• _PROBLEM REQUIREMENTS_: Please report each line in the material below that includes "assigned".

━━━━━ DATASET RECORDS

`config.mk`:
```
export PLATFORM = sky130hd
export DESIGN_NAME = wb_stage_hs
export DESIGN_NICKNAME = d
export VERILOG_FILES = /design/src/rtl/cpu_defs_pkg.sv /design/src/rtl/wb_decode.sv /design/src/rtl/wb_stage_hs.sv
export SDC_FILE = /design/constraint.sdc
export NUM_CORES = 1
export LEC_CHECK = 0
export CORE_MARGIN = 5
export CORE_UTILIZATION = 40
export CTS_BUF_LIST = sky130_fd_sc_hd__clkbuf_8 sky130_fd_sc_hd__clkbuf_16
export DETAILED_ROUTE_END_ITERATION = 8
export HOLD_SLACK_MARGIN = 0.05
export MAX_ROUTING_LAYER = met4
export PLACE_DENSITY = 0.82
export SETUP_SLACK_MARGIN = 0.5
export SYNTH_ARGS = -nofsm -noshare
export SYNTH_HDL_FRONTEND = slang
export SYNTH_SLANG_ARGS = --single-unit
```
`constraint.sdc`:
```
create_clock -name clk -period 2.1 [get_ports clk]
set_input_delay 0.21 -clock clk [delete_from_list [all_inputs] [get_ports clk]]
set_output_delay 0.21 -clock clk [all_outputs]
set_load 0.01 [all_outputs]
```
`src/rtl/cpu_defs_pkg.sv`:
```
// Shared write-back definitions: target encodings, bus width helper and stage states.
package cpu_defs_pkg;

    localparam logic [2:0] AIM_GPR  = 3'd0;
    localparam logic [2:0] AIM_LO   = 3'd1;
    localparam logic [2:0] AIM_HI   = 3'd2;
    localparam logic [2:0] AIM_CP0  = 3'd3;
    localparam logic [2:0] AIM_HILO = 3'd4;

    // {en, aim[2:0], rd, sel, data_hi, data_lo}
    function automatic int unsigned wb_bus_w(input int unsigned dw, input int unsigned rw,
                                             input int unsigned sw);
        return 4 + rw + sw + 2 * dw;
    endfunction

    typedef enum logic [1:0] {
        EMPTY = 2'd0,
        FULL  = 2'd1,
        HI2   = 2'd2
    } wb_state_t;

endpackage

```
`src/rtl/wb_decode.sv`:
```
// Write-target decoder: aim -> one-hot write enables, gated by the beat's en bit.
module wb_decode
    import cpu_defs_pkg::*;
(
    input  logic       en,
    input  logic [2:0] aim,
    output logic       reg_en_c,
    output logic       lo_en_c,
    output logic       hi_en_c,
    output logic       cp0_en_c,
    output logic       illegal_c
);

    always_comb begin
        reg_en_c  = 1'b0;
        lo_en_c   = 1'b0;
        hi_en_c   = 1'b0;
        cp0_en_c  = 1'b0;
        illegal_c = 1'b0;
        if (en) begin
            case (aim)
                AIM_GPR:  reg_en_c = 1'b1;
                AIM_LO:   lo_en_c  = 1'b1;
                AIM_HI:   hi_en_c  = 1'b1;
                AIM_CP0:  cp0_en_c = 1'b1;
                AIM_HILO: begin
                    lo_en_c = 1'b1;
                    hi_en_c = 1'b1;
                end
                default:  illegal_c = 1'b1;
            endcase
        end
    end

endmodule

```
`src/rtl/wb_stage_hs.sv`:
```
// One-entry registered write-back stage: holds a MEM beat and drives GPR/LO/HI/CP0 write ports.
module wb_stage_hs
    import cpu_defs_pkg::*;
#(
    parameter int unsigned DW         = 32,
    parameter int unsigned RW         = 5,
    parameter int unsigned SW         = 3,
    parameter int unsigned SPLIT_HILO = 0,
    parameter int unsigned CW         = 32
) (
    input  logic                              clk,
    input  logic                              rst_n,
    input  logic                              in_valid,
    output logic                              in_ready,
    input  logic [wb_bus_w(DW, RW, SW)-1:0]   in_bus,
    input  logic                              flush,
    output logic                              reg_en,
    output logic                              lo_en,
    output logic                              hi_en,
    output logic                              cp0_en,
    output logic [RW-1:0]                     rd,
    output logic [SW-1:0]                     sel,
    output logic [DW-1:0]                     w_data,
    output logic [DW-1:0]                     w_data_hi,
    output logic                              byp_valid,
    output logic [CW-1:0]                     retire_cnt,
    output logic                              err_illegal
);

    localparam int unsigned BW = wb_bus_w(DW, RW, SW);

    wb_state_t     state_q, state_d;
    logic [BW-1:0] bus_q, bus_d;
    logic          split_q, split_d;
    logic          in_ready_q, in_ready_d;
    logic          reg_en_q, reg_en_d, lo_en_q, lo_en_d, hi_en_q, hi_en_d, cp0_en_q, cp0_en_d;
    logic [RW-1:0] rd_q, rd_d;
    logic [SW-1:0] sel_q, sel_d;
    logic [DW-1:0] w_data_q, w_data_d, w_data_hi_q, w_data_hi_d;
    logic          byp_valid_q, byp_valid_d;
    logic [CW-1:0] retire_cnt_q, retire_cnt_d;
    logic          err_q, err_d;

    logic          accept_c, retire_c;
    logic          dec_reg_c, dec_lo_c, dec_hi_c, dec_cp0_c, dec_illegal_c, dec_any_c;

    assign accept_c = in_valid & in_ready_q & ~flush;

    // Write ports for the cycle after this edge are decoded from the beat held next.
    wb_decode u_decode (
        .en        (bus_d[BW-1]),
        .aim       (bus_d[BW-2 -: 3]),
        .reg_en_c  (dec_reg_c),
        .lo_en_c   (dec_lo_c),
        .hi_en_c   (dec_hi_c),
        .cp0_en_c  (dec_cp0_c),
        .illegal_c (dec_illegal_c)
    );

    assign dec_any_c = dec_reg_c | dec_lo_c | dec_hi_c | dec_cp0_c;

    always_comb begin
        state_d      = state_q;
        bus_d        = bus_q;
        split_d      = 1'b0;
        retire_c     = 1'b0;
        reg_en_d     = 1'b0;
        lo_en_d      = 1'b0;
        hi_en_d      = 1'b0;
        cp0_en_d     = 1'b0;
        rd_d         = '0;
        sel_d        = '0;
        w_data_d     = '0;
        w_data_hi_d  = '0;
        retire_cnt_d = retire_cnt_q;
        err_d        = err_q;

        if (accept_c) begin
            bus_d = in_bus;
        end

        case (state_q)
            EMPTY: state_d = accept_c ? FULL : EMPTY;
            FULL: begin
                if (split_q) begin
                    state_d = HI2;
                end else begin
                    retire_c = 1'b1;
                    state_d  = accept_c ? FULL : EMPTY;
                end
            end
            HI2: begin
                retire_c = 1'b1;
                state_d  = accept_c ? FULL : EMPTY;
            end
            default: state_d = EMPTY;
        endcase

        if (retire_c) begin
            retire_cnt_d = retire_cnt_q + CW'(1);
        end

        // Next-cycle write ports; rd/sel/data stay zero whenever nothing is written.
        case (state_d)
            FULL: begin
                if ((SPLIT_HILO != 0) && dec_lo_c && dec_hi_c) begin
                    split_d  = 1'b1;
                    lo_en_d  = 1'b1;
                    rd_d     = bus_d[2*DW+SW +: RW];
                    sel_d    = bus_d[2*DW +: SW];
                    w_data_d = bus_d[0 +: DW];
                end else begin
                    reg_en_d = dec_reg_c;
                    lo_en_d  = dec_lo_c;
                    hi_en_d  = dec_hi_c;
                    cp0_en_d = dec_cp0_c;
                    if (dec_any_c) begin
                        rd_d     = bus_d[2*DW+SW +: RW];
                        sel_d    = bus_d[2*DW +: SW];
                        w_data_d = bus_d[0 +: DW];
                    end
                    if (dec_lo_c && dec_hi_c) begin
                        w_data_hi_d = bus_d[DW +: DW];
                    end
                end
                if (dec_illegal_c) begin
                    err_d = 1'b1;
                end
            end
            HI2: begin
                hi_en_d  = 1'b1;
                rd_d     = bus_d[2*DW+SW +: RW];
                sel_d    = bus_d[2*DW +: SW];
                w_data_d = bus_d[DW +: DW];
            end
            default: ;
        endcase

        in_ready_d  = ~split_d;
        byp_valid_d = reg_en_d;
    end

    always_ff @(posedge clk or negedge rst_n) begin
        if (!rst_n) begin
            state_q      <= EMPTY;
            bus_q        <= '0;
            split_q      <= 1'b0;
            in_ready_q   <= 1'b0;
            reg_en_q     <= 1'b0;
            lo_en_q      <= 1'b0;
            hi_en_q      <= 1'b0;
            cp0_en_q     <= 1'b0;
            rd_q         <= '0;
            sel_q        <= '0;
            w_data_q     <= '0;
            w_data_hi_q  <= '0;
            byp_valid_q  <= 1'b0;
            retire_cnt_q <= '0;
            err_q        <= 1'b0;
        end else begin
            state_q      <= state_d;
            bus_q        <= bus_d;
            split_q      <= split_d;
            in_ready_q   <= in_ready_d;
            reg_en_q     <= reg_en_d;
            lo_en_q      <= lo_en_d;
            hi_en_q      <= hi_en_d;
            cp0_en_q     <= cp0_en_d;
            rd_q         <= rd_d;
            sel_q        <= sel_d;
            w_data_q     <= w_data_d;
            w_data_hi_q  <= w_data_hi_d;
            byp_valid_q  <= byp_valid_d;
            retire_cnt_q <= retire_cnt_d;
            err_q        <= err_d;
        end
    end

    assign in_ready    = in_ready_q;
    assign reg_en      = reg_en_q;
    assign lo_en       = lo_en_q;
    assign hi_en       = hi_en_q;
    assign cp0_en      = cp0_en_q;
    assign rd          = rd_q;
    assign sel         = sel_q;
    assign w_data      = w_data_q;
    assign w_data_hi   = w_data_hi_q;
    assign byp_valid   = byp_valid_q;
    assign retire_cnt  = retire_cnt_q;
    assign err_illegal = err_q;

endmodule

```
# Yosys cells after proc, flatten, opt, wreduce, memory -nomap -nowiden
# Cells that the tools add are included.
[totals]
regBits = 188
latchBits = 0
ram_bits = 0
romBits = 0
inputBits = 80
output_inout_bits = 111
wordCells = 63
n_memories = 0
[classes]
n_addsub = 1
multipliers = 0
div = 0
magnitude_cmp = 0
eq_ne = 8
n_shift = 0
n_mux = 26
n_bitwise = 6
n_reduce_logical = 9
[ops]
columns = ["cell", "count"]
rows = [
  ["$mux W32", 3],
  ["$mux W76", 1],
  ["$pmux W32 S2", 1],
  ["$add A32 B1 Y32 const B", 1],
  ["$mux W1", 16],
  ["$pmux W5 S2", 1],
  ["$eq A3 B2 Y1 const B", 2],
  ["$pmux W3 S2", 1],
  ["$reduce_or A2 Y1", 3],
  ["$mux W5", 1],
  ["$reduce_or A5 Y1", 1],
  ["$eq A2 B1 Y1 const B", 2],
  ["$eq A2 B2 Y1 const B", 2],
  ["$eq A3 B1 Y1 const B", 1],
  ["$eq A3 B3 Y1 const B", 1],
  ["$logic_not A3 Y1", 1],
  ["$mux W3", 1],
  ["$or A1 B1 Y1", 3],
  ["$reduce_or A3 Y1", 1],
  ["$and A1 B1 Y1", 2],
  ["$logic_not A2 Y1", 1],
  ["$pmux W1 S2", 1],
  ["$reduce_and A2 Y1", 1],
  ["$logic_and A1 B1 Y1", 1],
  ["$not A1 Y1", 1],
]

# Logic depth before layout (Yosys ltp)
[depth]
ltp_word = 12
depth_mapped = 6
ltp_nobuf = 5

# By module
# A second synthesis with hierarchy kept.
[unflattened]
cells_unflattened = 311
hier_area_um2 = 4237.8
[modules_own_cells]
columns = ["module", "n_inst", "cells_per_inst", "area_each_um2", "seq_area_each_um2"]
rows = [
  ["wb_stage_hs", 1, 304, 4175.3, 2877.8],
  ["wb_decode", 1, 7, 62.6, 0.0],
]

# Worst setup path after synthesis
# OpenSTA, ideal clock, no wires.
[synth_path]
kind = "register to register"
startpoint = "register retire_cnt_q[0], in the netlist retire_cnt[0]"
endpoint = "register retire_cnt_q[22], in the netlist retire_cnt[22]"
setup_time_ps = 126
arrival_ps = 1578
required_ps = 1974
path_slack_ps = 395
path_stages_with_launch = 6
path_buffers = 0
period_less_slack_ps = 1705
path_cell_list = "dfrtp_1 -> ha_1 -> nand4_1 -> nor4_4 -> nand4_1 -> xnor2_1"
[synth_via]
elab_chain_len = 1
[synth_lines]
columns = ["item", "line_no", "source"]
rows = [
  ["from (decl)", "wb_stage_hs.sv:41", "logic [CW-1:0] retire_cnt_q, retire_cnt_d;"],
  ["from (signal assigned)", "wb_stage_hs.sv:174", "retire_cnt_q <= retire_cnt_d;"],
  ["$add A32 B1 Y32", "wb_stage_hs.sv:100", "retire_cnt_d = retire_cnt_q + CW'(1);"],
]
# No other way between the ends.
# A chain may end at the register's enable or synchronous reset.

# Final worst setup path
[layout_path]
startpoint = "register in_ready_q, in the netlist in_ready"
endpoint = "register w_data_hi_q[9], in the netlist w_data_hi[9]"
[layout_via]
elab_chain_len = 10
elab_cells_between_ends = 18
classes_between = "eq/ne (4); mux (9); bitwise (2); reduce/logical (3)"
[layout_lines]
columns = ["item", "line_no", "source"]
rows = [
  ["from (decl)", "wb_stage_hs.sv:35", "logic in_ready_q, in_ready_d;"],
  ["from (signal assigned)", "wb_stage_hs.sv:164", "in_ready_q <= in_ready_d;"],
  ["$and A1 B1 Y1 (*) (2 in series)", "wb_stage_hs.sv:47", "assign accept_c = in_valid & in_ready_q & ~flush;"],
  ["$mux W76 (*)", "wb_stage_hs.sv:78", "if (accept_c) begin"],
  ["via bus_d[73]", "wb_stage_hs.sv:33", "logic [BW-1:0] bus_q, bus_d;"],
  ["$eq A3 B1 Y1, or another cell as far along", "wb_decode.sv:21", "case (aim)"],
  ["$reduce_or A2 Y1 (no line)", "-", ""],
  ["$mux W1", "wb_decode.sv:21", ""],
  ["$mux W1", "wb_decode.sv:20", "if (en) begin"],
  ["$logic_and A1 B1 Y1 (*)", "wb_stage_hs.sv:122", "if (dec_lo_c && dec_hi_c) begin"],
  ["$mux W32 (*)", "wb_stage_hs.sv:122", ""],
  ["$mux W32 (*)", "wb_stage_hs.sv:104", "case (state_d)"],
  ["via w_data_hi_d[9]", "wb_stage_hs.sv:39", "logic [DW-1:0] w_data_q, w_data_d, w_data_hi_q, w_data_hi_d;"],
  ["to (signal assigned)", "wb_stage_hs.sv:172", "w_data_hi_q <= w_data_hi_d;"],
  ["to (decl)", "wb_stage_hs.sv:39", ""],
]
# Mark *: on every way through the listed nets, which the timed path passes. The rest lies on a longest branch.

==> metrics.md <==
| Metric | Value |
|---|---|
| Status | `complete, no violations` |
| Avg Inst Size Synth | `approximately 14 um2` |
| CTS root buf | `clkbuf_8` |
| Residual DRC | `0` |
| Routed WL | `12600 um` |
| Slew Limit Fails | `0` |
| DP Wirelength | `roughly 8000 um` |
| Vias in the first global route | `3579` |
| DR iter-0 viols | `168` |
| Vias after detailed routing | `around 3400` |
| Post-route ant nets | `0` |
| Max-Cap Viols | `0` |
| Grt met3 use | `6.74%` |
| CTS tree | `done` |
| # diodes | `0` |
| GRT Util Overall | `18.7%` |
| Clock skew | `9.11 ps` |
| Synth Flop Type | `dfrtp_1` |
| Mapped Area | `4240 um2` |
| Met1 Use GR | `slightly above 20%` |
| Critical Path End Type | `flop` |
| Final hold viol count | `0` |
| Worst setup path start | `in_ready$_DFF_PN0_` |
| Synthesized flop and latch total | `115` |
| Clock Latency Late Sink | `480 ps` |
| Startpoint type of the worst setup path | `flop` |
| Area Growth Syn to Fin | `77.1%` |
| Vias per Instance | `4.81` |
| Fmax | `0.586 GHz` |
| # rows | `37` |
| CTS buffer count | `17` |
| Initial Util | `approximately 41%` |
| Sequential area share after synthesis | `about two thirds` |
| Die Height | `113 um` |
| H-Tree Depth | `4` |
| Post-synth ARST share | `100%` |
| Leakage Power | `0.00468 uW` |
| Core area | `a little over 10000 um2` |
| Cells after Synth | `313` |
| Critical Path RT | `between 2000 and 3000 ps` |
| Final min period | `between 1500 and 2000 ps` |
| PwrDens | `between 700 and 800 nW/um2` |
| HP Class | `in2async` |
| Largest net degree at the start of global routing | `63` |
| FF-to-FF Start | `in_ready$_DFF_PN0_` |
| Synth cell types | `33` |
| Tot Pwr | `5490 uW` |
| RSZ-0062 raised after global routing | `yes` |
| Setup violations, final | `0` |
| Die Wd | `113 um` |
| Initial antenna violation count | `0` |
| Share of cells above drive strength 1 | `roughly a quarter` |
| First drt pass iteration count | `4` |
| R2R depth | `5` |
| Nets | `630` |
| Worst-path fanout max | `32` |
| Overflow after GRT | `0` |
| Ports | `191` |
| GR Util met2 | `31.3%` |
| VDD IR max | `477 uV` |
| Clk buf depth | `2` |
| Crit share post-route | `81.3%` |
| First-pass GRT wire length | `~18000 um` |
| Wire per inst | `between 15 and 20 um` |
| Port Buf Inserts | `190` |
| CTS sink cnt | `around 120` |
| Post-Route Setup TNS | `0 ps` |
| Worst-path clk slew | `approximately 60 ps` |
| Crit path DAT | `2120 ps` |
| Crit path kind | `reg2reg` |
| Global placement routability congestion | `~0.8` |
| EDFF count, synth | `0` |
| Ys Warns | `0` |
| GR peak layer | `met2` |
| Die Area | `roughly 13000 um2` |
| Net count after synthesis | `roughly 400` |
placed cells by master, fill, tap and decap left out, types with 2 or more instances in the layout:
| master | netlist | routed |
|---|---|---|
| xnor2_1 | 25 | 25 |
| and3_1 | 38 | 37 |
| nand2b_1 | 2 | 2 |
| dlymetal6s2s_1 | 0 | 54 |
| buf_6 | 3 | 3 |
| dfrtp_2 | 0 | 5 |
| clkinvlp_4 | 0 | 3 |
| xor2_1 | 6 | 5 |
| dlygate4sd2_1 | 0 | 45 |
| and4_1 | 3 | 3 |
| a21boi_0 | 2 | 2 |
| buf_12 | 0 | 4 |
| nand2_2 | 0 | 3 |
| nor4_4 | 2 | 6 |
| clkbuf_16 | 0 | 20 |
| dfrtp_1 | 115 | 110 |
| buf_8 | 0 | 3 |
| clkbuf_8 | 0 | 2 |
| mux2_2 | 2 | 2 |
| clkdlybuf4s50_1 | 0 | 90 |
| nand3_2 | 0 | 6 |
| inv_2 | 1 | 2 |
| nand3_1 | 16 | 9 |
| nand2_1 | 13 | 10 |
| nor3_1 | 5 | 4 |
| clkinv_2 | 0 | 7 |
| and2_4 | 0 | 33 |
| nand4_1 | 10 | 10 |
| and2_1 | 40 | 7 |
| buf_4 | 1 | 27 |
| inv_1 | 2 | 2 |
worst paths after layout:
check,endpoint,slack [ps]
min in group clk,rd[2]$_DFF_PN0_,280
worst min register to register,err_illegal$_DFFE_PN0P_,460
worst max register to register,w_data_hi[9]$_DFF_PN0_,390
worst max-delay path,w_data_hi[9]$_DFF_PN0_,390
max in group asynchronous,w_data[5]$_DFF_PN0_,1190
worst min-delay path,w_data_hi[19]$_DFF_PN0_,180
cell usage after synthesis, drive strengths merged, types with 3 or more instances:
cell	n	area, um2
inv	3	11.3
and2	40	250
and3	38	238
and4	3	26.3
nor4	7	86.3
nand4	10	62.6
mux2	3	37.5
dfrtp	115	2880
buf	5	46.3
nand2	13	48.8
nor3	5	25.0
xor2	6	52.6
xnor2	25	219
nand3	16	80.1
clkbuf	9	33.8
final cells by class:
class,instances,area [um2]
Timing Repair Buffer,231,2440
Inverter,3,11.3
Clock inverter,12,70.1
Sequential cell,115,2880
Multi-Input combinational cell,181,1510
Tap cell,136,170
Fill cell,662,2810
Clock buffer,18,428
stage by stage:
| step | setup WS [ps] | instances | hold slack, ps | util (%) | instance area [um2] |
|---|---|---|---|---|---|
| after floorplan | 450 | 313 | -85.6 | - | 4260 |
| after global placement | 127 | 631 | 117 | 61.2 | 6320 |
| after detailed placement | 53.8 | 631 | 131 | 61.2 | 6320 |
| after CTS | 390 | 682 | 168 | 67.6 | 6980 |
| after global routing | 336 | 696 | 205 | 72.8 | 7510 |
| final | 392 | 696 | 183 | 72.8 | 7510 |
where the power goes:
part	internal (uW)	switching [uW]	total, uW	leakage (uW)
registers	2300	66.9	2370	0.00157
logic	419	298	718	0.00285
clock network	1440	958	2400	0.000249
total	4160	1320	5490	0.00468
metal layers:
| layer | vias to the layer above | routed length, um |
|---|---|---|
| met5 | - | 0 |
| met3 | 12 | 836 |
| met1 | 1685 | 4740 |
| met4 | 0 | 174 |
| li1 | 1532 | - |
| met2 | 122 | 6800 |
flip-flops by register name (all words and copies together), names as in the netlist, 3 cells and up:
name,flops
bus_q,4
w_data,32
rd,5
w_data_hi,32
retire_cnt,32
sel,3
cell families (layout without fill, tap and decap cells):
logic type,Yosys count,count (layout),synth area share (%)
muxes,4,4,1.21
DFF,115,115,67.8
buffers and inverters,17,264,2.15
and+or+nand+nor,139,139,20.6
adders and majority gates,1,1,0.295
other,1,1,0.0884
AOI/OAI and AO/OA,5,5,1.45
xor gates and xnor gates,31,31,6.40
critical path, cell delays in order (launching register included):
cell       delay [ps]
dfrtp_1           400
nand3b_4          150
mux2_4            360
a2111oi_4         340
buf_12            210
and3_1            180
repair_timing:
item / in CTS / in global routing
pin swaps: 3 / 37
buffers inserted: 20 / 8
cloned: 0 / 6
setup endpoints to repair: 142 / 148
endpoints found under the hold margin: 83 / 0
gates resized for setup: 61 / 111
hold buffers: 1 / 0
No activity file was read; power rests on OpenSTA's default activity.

━━━━━━━━━━

• _FINISHED EXERCISE_:
  ["from (signal assigned)", "wb_stage_hs.sv:174", "retire_cnt_q <= retire_cnt_d;"],
  ["from (signal assigned)", "wb_stage_hs.sv:164", "in_ready_q <= in_ready_d;"],
  ["to (signal assigned)", "wb_stage_hs.sv:172", "w_data_hi_q <= w_data_hi_d;"],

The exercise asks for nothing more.